Selbst dort ging er in eine Art Selbstdistanz, um der Nachwelt zu berichten, wie man solch unmenschliches Leid überstehen kann. Genau mit dieser Haltung trotzte er seinen sicherlich vorhandenen Ängsten, indem er versuchte, aus dieser Situation irgendwie noch einen Nutzen zu ziehen. Frankl nannte diese Fähigkeit später Selbsttranszendenz. Und noch im Alter von sechsundsechzig Jahren erlernte er das Solofliegen, gerade weil er Angst davor hatte, auf sich alleine gestellt ein Flugzeug zu manövrieren. Dies sind nur einige Beispiele aus seiner Angstbewältigungs-Biographie, die zeigen, wie er immer wieder bewusst den Ängsten trotzte.

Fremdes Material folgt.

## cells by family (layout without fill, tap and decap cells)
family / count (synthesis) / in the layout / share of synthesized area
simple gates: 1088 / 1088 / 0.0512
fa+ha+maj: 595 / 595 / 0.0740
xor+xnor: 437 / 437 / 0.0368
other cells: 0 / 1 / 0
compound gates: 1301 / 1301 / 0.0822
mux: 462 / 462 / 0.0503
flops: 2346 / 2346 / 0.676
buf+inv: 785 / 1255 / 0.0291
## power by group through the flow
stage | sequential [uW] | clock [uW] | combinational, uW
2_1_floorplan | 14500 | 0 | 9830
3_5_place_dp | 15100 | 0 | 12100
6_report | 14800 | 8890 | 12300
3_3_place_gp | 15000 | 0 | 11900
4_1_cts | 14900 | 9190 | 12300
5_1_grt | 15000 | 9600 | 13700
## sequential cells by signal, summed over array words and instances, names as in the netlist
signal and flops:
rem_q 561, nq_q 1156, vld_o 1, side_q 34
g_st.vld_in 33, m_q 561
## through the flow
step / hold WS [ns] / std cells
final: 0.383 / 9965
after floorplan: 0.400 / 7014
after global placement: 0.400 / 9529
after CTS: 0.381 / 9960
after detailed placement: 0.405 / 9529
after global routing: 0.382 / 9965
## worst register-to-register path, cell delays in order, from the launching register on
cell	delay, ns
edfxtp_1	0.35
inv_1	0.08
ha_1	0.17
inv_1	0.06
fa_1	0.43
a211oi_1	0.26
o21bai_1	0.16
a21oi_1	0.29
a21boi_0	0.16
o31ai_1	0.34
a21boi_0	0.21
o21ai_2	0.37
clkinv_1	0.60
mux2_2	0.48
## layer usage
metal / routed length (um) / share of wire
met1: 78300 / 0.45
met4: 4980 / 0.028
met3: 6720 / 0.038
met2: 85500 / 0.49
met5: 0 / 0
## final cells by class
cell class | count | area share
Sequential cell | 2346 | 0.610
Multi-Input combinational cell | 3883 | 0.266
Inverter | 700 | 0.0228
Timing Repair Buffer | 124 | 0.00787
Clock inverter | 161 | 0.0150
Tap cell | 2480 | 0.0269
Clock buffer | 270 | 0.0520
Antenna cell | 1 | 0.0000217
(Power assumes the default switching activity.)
### config.mk
export PLATFORM = sky130hd
export DESIGN_NAME = qrs_disc
export DESIGN_NICKNAME = d
export VERILOG_FILES = /design/src/rtl/quadratic_root_solver_unit_macros.svh /design/src/rtl/qrs_pkg.sv /design/src/rtl/qrs_disc.sv
export SDC_FILE = /design/constraint.sdc
export NUM_CORES = 2
export LEC_CHECK = 0
export ABC_AREA = 0
export BUFFER_PORTS_ARGS = -buffer_cell sky130_fd_sc_hd__buf_2
export CAP_MARGIN = 20
export CORE_ASPECT_RATIO = 1.5
export CORE_MARGIN = 10
export CORE_UTILIZATION = 50
export CTS_CLUSTER_SIZE = 25
export DETAILED_ROUTE_END_ITERATION = 6
export GPL_ROUTABILITY_DRIVEN = 0
export PLACE_DENSITY = 0.67
export SLEW_MARGIN = 20
export SYNTH_ARGS = -nofsm -noshare
export SYNTH_HDL_FRONTEND = slang
export SYNTH_SLANG_ARGS = --single-unit
export TNS_END_PERCENT = 10
### constraint.sdc
create_clock -name clk_i -period 4.39 [get_ports clk_i]
set_clock_uncertainty 0.1 [all_clocks]
set_input_delay 0.6585 -clock clk_i [delete_from_list [all_inputs] [get_ports clk_i]]
set_output_delay 0.6585 -clock clk_i [all_outputs]
set_load 0.01 [all_outputs]
### src/rtl/quadratic_root_solver_unit_macros.svh
// Assertion macros for the quadratic root solver.
`ifndef QUADRATIC_ROOT_SOLVER_UNIT_MACROS_SVH
`define QUADRATIC_ROOT_SOLVER_UNIT_MACROS_SVH

// Check that cons holds in the same cycle as ante.
`define QRS_ASSERT_IMPLIES(lbl, ante, cons) \
  lbl: assert property (@(posedge clk_i) disable iff (!rst_ni) (ante) |-> (cons)) \
    else $error("quadratic root solver: same-cycle check failed");

// Check that cons holds in the cycle after ante.
`define QRS_ASSERT_NEXT(lbl, ante, cons) \
  lbl: assert property (@(posedge clk_i) disable iff (!rst_ni) (ante) |=> (cons)) \
    else $error("quadratic root solver: next-cycle check failed");

`endif

### src/rtl/qrs_pkg.sv
// Shared constants and types of the quadratic root solver.
package qrs_pkg;

  localparam int unsigned ROOT_WIDTH = 34;

  typedef enum logic [1:0] {
    ST_NONE   = 2'd0,
    ST_DOUBLE = 2'd1,
    ST_TWO    = 2'd2,
    ST_DEGEN  = 2'd3
  } root_status_e;

endpackage

### src/rtl/qrs_disc.sv
// Two-stage discriminant and classification front end.
module qrs_disc #(
  parameter int unsigned COEF_WIDTH = 16,
  localparam int unsigned DW = 2 * COEF_WIDTH + 1
) (
  input  logic                         clk_i,
  input  logic                         rst_ni,
  input  logic                         adv_i,
  input  logic                         vld_i,
  input  logic signed [COEF_WIDTH-1:0] a_i,
  input  logic signed [COEF_WIDTH-1:0] b_i,
  input  logic signed [COEF_WIDTH-1:0] c_i,
  output logic                         vld_o,
  output logic [DW-1:0]                disc_o,
  output qrs_pkg::root_status_e        status_o,
  output logic signed [COEF_WIDTH-1:0] a_o,
  output logic signed [COEF_WIDTH-1:0] b_o
);
  import qrs_pkg::*;

  localparam int unsigned PW = 2 * COEF_WIDTH;

  logic                         v1_q, v2_q;
  logic signed [PW-1:0]         bb_d, ac_d, bb_q, ac_q;
  logic signed [COEF_WIDTH-1:0] a1_q, b1_q, a2_q, b2_q;
  logic signed [DW:0]           disc;
  root_status_e                 st_d, st_q;
  logic [DW-1:0]                disc_d, disc_q;

  assign bb_d = b_i * b_i;
  assign ac_d = a_i * c_i;

  always_comb begin
    disc = {{2{bb_q[PW-1]}}, bb_q} - {ac_q, 2'b00};
    if (a1_q == '0) begin
      st_d = ST_DEGEN;
    end else if (disc[DW]) begin
      st_d = ST_NONE;
    end else if (disc == '0) begin
      st_d = ST_DOUBLE;
    end else begin
      st_d = ST_TWO;
    end
    disc_d = disc[DW] ? '0 : disc[DW-1:0];
  end

  always_ff @(posedge clk_i or negedge rst_ni) begin
    if (!rst_ni) begin
      v1_q <= 1'b0;
      v2_q <= 1'b0;
    end else if (adv_i) begin
      v1_q <= vld_i;
      v2_q <= v1_q;
    end
  end

  always_ff @(posedge clk_i) begin
    if (adv_i) begin
      bb_q   <= bb_d;
      ac_q   <= ac_d;
      a1_q   <= a_i;
      b1_q   <= b_i;
      disc_q <= disc_d;
      st_q   <= st_d;
      a2_q   <= a1_q;
      b2_q   <= b1_q;
    end
  end

  assign vld_o    = v2_q;
  assign disc_o   = disc_q;
  assign status_o = st_q;
  assign a_o      = a2_q;
  assign b_o      = b2_q;
endmodule

# Yosys cells after proc, flatten, opt, wreduce, memory -nomap -nowiden
# Cells that the tools add are included.
[totals] regBits=165 out_inout_bits=68 elab_cells=17
[classes] addsub=1 multipliers=2 mux=2 reduce_logical=2
[op_table] op="multiplier 16 x 16 -> 32 bit" count=2
[op_table] op="zero test 34 bit" count=1
[op_table] op="subtractor 34 bit" count=1
[op_table] op="zero test 16 bit" count=1
[op_table] op="2-to-1 mux 2 bit" count=2

# Logic depth before layout (Yosys ltp)
[logic_depth] ltp_word=4 depth_mapped=25 mapped_depth_nobuf=24

# Least setup slack after synthesis
# No wires, ideal clock.
[synth_timing] path_type="input to register" startpoint="input port b_i[15]" endpoint="register bb_q[31], data pin" setup_time_ps=260 t_arrival_ps=6378 t_required_ps=4030 path_slack_ps=-2348 cell_stages=22 path_buffers=2 path_cell_list="clkbuf_1 -> inv_1 -> buf_1 -> nor2_1 -> fa_1 -> fa_1 -> fa_1 -> fa_1 -> fa_1 -> inv_1 -> fa_1 -> inv_1 -> ha_1 -> a21o_1 -> a221o_1 -> o21bai_1 -> a21oi_1 -> o41ai_1 -> a21oi_1 -> o2111ai_1 -> a21oi_1 -> xnor2_1"
[synth_between] elab_chain_cells=1
[synth_lines] element="start, declared" line_no="qrs_disc.sv:11" rtl="input logic signed [COEF_WIDTH-1:0] b_i,"
[synth_lines] element="multiplier 16 x 16 -> 32 bit" line_no="qrs_disc.sv:30" rtl="assign bb_d = b_i * b_i;"
[synth_lines] element="named net bb_d[31]" line_no="qrs_disc.sv:24" rtl="logic signed [PW-1:0] bb_d, ac_d, bb_q, ac_q;"
[synth_lines] element="end signal, assigned" line_no="qrs_disc.sv:59" rtl="bb_q <= bb_d;"
[synth_lines] element="end, declared" line_no="qrs_disc.sv:24"
# The timed path passes the listed nets, and every way through them passes these cells.
# A chain may end at the register's enable or synchronous reset.

# Final worst setup path
[layout_timing] startpoint="input port a_i[5]" endpoint="register ac_q[30], data pin"
[layout_between] elab_chain_cells=1
[layout_lines] element="start, declared" line_no="qrs_disc.sv:10" rtl="input logic signed [COEF_WIDTH-1:0] a_i,"
[layout_lines] element="multiplier 16 x 16 -> 32 bit" line_no="qrs_disc.sv:31" rtl="assign ac_d = a_i * c_i;"
[layout_lines] element="named net ac_d[30]" line_no="qrs_disc.sv:24"
[layout_lines] element="end signal, assigned" line_no="qrs_disc.sv:60" rtl="ac_q <= ac_d;"
[layout_lines] element="end, declared" line_no="qrs_disc.sv:24"
# The timed path passes the listed nets, and every way through them passes these cells.

==> flow_summary.ini <==
[run_status]
status = finished, violations left
violations = negative setup slack

[global_route]
first_global_vias = 22140
grt_pass1_wl_um = 107500
track_usage_pct = 21.96
overflow = 0
antenna_found_initial = 0
grt_max_degree = 95

[timing]
tightest_slew_ns = 0.9631
rsz0062_at_grt = true
slew_violations = 0
setup_slack_ns = -1.574
finalHoldViolCount = 0
relSlewSlack_pct = 35.80
fin_tns_setup_ns = -52.05
setup_viol = 47
finalCritPeriodShare_pct = 135.8
whs_ns = 0.3203
fmax_mhz = 167.7
finalCriticalPeriod_ns = 5.964

[worst_setup_path]
crit_path_cell_trace = buf_6 > buf_4 > and2_4 > fa_1 > inv_1 > fa_2 > fa_1 > fa_1 > inv_1 > fa_2 > fa_1 > ha_4 > nand2_2 > or3_4 > o41ai_4 > o41a_1 > nand4_1 > a31oi_2 > mux2i_1 > nand2_1
crit_path_start_kind = input port
crit_type = input port to flop
critPathArrivalTime_ns = 6.08
crit_slowest_cell = fa_1
endpoint_kind = flop
cp_data_required_time_ns = 4.51
cp_common_cell = fa_1
worstPathMaxFanout = 6
cpPeakStageDelay_ns = 0.57

[detailed_routing]
wirelength_um = 65430
ant_nets = 0
firstDrtPassIters = 5
remaining_drc_errors = 0
route.vias.total = 19470
wl_per_cell_um = 17.34
initialDrtViolationCount = 885
via_per_inst = 5.160

[cts]
cts_buffer_depth = 2
cts_root_buf = clkbuf_16
clkTransAtPathRegs_ns = 0.08
cts_tree = built
h-tree-depth = 4
clock_sinks = 162
cts_buffers = 17
clk_latency_ns = 0.47

[layout]
drive_above_1_share_pct = 25.53
mostFrequentLayoutCells = inv_1 (626), fa_1 (459), buf_4 (362)
n_antenna_cell = 0
nets = 3834
final_cell_area_um2 = 32260
final_common_cell = inv_1
syn2layout_area_growth_pct = 24.19

[placed_design]
port_buffers = 118
place_hpwl_um = 55220
dpl-instance-area_um2 = 30200
pre_cts_slack_ns = -2.205

[floorplan]
fp.dieH_um = 299.2
die_w_um = 206.1
boundaryPins = 120
placementRows = 102
core_area_um2 = 51560
initial_core_util_pct = 50.38
dieArea_um2 = 61660

[synth]
async_reset_ff_share_pct = 1.235
synthXorXnorAreaFrac_pct = 3.430
ys_ff_latch = 162
synthCells = 2614
synthSimpleGateAreaFrac_pct = 11.84
synthFlopType = edfxtp_1
synth-adder-area-share_pct = 47.94
synth_top_family_by_area = adder cells
synth_nets = 3363
synth.distinct_cells = 77
synth_area_um2 = 25980
syn-mean-instance-area_um2 = 9.937
yosysWarnings = 0
synth_edf_count = 160
synth_mux_area_share_pct = 0.2794
synth_compound_area_share_pct = 7.114
synth.yosys.seq_area_share_pct = 18.69

[job]
cap_violations = 0

[hold_path]
min_path_type = input port to flop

Ängste sind häufig ein Signal, auch wenn es sich meist nicht gut anfühlt. Bei genauerer Betrachtung wird sogar deutlich, dass sich hinter Ängsten Bedürfnisse verstecken. Der verständliche Reflex, die Angst möglichst schnell „weghaben“ zu wollen, übersieht dies schnell. Meiner Erfahrung nach lohnt es sich hingegen, sich mit diesen Bedürfnissen zu beschäftigen und sich freundlich um sie zu kümmern. Dabei liegt mir der Begriff der Freundlichkeit besonders am Herzen. Ich erlebe es immer wieder, dass gerade die unangenehmen Gefühle oft mit Nachdruck und manchmal Abscheu bekämpft werden. Dies hat oft zum Ergebnis, dass sie an anderer Stelle nur umso heftiger wieder zutage treten. Es verhält sich damit ähnlich wie mit einem Wasserball, den man unter die Wasseroberfläche drücken will. Man muss viel Kraft und Konzentration, beide Hände und vielleicht sogar den gesamten Körper dafür aufwenden, den Ball unter Wasser zu halten. Einmal nicht aufgepasst, schnellt er zurück an die Oberfläche. In der Regel mit einer Fontäne von Wasser. So ist es auch mit der Angst, die dann oft noch zusätzliche unangenehme Gefühle – die begleitende Wasserfontäne – im Schlepptau hat. Das können Ärger, Wut, Scham, Schuldgefühle etc. sein.